Why is this case? It seems to be a cultural thing. In the U.S., users tend to lean more towards one-to-many type of communication through social media platforms like Facebook and Instagram, while other countries, like Japan and U.K., prefer one-to-one communication.
We like to socialize with many at one time, and to prove that assessment, according to the report, Facebook saw the most smartphone sessions in the U.S., while Facebook and Instagram saw the most time spent in apps.

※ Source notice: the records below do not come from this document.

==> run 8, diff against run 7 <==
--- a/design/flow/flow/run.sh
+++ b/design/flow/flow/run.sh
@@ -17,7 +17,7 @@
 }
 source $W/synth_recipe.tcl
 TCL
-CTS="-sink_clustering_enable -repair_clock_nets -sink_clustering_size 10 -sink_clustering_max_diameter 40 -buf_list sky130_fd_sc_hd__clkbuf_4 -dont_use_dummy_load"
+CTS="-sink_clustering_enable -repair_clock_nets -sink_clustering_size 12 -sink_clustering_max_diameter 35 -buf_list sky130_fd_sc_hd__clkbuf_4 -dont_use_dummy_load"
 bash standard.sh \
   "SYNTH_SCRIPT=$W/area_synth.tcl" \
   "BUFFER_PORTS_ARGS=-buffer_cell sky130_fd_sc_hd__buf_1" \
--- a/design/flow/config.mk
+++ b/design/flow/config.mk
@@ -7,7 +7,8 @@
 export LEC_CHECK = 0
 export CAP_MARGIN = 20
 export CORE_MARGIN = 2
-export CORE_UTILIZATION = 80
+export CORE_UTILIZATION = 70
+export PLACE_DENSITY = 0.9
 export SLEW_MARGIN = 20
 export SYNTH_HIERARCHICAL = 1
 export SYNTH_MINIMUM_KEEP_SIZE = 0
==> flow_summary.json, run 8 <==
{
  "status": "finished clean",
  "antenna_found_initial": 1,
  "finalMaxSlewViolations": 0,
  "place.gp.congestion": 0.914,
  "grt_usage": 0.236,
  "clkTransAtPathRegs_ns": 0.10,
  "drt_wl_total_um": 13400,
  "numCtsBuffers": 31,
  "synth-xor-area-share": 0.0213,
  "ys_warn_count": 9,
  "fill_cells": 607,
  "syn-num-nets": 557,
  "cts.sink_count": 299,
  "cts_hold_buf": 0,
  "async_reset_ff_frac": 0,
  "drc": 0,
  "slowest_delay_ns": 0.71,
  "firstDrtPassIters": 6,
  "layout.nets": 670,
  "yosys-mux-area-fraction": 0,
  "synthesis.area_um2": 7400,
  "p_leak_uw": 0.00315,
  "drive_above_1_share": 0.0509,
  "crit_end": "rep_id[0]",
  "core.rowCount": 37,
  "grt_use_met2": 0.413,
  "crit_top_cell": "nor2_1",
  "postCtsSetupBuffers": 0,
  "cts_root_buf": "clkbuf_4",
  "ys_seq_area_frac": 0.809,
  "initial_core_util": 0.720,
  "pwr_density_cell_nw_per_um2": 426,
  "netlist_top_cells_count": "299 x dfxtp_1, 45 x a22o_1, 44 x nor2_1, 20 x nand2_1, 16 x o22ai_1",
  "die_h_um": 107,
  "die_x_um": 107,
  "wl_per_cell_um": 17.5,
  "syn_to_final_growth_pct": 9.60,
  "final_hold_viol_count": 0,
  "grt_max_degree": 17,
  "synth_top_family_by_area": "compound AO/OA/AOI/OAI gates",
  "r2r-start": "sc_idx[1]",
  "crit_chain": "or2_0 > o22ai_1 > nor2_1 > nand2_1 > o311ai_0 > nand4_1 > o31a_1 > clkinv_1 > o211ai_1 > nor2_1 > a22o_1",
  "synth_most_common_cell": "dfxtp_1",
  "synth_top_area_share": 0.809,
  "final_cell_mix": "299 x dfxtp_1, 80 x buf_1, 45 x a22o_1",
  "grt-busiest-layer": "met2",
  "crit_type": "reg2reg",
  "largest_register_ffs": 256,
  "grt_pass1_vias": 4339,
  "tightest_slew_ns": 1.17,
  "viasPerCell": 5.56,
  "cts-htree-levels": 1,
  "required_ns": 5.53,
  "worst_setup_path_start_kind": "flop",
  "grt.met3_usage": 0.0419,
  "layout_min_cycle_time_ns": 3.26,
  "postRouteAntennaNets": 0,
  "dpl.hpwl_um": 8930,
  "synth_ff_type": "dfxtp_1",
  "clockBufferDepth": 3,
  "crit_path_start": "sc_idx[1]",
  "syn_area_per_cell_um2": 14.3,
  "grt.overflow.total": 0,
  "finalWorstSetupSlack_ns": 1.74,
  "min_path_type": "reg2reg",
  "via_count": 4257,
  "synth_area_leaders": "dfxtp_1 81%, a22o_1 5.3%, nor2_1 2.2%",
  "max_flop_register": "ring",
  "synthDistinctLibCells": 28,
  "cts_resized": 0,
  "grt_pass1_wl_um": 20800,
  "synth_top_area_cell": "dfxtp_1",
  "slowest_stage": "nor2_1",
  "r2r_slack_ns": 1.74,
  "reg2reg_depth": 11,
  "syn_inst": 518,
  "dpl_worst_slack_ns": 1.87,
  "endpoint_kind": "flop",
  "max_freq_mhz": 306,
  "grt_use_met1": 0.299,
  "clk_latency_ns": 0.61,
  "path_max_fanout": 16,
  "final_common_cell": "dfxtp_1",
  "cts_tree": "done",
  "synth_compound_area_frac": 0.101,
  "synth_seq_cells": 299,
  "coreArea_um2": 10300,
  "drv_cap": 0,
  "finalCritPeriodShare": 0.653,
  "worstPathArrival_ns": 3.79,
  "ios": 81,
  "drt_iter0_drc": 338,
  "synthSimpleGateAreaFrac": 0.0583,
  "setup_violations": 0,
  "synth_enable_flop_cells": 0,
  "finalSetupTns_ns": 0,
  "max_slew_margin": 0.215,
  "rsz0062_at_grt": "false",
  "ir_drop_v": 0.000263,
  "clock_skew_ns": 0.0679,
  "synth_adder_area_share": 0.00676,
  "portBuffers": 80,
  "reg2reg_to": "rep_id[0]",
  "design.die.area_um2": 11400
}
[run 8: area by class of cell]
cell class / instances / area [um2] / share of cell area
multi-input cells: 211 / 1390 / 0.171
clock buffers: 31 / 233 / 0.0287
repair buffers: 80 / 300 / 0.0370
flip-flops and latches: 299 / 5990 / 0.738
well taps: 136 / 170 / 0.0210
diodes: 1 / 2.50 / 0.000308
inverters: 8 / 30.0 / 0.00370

What this report ultimately showcases is how much mobile has changed the online experience for users, whether in the U.S. or other key markets. “On computers, the browser was the primary means of accessing the wider web and engaging with content. But on mobile, much of users’ time and web consumption is spent using social apps. That is why recent moves like Facebook’s announcement that it will offer full news articles that open up right in the News Feed make sense – for many consumers, Facebook is the web when they’re on their phones,” according to TechCrunch.com.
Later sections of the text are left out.